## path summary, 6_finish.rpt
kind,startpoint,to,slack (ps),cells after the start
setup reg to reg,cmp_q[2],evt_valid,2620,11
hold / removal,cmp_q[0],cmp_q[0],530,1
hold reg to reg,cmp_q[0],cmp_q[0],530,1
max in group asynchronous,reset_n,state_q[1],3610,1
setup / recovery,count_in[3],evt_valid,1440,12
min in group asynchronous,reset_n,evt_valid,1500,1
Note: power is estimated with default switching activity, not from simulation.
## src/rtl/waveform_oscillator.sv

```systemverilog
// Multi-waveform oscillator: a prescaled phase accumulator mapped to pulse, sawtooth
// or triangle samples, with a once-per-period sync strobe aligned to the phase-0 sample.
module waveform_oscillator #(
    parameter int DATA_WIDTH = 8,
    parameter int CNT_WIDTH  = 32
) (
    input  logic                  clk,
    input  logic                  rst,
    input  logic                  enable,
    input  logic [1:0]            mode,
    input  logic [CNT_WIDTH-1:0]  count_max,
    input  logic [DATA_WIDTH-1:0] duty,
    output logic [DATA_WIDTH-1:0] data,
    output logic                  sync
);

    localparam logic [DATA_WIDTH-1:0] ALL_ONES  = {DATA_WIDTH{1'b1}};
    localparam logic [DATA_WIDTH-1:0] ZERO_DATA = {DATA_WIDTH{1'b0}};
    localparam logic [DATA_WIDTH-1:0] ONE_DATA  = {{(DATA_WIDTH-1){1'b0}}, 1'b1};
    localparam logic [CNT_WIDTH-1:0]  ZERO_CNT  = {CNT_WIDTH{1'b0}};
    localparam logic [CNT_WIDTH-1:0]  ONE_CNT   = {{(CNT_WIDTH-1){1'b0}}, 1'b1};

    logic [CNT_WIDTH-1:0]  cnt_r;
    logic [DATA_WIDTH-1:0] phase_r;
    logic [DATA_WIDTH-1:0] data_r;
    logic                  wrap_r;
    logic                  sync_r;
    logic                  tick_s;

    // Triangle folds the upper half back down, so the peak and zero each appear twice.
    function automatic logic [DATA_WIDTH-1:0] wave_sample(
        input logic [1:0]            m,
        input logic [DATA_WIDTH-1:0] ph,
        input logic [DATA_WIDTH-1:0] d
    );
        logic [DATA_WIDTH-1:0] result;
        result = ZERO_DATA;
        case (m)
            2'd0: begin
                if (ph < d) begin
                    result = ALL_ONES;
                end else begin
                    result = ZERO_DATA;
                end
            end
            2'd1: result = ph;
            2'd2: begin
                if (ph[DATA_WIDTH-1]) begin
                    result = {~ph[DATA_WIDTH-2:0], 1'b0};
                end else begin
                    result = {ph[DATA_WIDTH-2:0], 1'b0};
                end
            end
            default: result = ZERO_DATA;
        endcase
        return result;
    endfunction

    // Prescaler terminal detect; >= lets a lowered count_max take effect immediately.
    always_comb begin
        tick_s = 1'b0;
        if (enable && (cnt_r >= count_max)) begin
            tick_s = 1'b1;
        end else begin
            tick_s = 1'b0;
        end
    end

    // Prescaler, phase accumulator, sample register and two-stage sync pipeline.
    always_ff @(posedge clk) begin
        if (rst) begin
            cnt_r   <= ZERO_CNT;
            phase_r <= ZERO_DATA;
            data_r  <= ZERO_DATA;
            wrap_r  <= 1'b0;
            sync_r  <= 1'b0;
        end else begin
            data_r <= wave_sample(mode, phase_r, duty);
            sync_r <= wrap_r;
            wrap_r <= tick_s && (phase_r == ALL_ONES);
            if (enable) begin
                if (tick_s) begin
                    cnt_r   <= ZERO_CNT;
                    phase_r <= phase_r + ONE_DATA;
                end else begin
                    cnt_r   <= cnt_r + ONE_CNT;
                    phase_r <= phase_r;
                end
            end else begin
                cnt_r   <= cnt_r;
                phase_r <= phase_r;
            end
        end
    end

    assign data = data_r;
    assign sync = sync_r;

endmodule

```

...

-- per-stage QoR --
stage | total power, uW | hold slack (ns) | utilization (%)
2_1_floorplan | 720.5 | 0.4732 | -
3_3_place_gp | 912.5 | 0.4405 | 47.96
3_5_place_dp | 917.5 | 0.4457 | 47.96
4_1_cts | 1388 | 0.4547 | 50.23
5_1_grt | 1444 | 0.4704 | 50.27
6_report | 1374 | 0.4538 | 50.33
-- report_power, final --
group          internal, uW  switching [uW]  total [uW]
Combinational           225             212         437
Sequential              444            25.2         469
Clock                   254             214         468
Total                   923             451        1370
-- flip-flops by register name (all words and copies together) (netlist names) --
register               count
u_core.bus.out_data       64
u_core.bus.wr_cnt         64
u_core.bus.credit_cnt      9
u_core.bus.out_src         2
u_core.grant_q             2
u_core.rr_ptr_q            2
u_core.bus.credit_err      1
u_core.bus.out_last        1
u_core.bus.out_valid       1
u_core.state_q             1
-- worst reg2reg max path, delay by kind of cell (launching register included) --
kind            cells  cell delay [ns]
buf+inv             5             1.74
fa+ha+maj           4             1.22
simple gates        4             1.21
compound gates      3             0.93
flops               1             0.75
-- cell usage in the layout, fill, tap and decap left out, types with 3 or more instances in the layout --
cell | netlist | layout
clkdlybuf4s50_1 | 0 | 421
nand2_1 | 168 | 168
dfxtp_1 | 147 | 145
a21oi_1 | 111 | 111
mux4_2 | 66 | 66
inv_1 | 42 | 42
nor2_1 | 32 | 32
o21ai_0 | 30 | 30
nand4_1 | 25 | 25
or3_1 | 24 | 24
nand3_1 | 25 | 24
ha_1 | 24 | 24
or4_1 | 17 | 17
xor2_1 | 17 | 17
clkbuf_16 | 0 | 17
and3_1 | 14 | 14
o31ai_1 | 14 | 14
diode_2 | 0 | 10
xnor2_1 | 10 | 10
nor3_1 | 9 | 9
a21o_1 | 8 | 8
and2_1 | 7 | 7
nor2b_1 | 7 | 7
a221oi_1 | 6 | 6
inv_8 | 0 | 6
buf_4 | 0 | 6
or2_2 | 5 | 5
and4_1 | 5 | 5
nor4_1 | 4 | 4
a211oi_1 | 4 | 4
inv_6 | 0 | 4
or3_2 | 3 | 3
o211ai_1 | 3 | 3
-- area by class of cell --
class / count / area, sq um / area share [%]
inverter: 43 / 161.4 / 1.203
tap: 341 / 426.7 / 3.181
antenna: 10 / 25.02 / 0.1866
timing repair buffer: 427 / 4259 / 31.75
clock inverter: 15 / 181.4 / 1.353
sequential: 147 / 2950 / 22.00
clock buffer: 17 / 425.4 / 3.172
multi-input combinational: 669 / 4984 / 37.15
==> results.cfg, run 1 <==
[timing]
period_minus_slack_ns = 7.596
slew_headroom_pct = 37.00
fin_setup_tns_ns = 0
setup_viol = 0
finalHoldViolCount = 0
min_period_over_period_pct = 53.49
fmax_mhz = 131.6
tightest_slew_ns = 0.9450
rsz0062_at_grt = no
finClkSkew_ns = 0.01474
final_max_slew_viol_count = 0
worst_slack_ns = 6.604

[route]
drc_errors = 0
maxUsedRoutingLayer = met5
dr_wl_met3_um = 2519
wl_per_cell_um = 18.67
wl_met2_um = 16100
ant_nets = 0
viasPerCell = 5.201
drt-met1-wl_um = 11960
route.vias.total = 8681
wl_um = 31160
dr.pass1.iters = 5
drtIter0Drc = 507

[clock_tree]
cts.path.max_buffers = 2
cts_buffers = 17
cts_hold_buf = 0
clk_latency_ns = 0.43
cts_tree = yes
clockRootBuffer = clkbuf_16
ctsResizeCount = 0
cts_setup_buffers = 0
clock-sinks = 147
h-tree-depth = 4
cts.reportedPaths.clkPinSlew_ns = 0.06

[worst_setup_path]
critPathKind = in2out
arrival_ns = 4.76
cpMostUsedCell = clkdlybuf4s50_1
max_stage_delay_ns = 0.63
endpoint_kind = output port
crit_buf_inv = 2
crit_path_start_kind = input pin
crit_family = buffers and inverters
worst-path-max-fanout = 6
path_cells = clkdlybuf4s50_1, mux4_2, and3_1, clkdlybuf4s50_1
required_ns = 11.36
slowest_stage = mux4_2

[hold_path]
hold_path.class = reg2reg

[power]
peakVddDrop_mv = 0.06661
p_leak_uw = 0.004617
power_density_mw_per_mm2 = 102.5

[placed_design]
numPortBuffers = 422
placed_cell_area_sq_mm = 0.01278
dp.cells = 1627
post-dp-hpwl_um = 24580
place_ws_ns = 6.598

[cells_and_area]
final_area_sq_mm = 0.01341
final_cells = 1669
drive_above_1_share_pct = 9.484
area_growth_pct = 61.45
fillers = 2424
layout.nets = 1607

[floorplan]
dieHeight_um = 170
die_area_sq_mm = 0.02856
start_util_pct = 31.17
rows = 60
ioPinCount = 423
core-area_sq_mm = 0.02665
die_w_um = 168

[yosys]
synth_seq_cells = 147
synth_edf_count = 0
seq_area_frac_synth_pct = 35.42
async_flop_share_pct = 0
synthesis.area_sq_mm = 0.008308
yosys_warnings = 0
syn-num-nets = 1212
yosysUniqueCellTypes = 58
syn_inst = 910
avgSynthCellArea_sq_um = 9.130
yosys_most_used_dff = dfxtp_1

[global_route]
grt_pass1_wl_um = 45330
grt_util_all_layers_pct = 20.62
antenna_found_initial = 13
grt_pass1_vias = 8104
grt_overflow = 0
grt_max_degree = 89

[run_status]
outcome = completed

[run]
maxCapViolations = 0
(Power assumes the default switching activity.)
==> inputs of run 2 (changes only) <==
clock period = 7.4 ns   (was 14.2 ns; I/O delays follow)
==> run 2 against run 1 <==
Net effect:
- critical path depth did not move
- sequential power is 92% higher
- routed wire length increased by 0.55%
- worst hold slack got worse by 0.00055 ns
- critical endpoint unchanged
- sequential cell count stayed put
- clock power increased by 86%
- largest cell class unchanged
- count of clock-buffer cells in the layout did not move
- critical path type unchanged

* * *

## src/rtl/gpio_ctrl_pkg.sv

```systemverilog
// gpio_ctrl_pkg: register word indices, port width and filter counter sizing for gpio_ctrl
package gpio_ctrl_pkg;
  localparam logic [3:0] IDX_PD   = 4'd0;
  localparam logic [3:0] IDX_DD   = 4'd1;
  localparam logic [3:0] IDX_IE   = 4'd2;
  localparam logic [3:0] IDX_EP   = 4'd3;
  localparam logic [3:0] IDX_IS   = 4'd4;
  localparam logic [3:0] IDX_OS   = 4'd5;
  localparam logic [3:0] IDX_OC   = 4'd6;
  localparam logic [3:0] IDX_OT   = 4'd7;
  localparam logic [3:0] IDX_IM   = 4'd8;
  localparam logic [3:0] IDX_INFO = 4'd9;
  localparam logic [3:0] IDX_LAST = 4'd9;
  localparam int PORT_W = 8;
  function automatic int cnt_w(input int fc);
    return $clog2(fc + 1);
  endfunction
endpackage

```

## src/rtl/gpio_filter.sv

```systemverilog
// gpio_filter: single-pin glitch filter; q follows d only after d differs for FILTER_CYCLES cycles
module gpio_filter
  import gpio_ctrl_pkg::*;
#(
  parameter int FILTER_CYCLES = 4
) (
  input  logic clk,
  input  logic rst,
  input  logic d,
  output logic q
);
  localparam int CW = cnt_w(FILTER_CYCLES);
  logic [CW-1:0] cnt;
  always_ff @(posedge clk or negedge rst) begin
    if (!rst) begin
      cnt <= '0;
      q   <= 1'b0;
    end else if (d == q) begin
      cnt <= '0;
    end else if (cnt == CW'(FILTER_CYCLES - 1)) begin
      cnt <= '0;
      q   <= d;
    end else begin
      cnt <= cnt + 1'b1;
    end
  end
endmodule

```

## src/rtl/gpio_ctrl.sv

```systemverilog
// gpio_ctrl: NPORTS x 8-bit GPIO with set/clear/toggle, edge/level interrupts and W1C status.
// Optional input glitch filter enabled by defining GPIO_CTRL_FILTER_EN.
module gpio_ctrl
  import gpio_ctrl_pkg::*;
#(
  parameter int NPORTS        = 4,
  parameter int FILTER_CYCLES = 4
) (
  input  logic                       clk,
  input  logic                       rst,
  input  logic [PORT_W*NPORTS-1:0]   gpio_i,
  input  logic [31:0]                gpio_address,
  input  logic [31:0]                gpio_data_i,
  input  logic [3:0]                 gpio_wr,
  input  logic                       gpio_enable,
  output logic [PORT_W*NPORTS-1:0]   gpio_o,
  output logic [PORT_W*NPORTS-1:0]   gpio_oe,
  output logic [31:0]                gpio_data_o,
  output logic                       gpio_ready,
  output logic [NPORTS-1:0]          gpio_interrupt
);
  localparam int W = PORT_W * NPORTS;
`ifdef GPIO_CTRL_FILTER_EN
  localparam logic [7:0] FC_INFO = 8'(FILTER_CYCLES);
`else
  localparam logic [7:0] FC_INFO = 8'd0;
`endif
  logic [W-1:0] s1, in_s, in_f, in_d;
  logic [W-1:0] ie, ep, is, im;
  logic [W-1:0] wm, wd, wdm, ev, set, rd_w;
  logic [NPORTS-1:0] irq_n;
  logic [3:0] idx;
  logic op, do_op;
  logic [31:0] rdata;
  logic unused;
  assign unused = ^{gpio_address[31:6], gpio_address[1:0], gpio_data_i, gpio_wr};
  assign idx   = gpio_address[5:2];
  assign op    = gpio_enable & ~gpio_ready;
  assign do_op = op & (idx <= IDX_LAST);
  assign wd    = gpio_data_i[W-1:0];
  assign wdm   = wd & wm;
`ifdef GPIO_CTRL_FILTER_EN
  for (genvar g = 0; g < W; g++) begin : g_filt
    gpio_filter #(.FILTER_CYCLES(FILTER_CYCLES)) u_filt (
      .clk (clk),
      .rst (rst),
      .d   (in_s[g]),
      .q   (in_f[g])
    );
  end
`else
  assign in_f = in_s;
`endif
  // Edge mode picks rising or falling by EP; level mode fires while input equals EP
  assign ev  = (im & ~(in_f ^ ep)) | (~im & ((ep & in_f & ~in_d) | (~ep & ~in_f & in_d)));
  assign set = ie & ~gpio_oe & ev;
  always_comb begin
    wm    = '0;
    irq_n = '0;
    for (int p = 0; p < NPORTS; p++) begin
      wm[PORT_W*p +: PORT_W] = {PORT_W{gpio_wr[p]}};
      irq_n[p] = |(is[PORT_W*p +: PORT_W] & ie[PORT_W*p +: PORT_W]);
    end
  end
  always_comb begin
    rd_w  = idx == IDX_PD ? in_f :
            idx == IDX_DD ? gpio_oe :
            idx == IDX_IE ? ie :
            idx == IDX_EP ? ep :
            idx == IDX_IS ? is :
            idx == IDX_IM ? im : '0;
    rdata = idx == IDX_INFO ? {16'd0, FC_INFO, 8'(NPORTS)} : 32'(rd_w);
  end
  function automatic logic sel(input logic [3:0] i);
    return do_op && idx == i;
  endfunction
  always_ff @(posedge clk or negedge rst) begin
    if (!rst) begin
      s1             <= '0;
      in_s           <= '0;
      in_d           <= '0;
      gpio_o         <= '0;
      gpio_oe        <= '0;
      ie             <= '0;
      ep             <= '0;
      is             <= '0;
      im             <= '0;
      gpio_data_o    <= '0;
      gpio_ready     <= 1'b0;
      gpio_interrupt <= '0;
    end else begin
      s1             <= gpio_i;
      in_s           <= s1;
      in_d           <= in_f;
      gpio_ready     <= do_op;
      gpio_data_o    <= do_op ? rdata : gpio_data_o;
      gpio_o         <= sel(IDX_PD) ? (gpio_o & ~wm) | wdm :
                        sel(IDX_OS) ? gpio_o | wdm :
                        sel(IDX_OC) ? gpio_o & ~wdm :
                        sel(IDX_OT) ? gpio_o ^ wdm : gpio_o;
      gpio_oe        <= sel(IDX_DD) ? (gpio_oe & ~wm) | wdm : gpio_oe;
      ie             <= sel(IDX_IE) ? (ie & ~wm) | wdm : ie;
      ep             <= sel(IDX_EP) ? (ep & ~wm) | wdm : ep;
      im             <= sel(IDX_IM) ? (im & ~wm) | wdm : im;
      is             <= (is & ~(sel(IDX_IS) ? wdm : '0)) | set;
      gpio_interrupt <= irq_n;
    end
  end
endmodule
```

WHAT IS EXPECTED. In the listing above, find the line with "crit_buf_inv = 2" and the line with "grt_pass1_wl_um = 45330", then print exactly those lines and every line between them.

TASK ANSWER.
crit_buf_inv = 2
crit_path_start_kind = input pin
crit_family = buffers and inverters
worst-path-max-fanout = 6
path_cells = clkdlybuf4s50_1, mux4_2, and3_1, clkdlybuf4s50_1
required_ns = 11.36
slowest_stage = mux4_2

[hold_path]
hold_path.class = reg2reg

[power]
peakVddDrop_mv = 0.06661
p_leak_uw = 0.004617
power_density_mw_per_mm2 = 102.5

[placed_design]
numPortBuffers = 422
placed_cell_area_sq_mm = 0.01278
dp.cells = 1627
post-dp-hpwl_um = 24580
place_ws_ns = 6.598

[cells_and_area]
final_area_sq_mm = 0.01341
final_cells = 1669
drive_above_1_share_pct = 9.484
area_growth_pct = 61.45
fillers = 2424
layout.nets = 1607

[floorplan]
dieHeight_um = 170
die_area_sq_mm = 0.02856
start_util_pct = 31.17
rows = 60
ioPinCount = 423
core-area_sq_mm = 0.02665
die_w_um = 168

[yosys]
synth_seq_cells = 147
synth_edf_count = 0
seq_area_frac_synth_pct = 35.42
async_flop_share_pct = 0
synthesis.area_sq_mm = 0.008308
yosys_warnings = 0
syn-num-nets = 1212
yosysUniqueCellTypes = 58
syn_inst = 910
avgSynthCellArea_sq_um = 9.130
yosys_most_used_dff = dfxtp_1

[global_route]
grt_pass1_wl_um = 45330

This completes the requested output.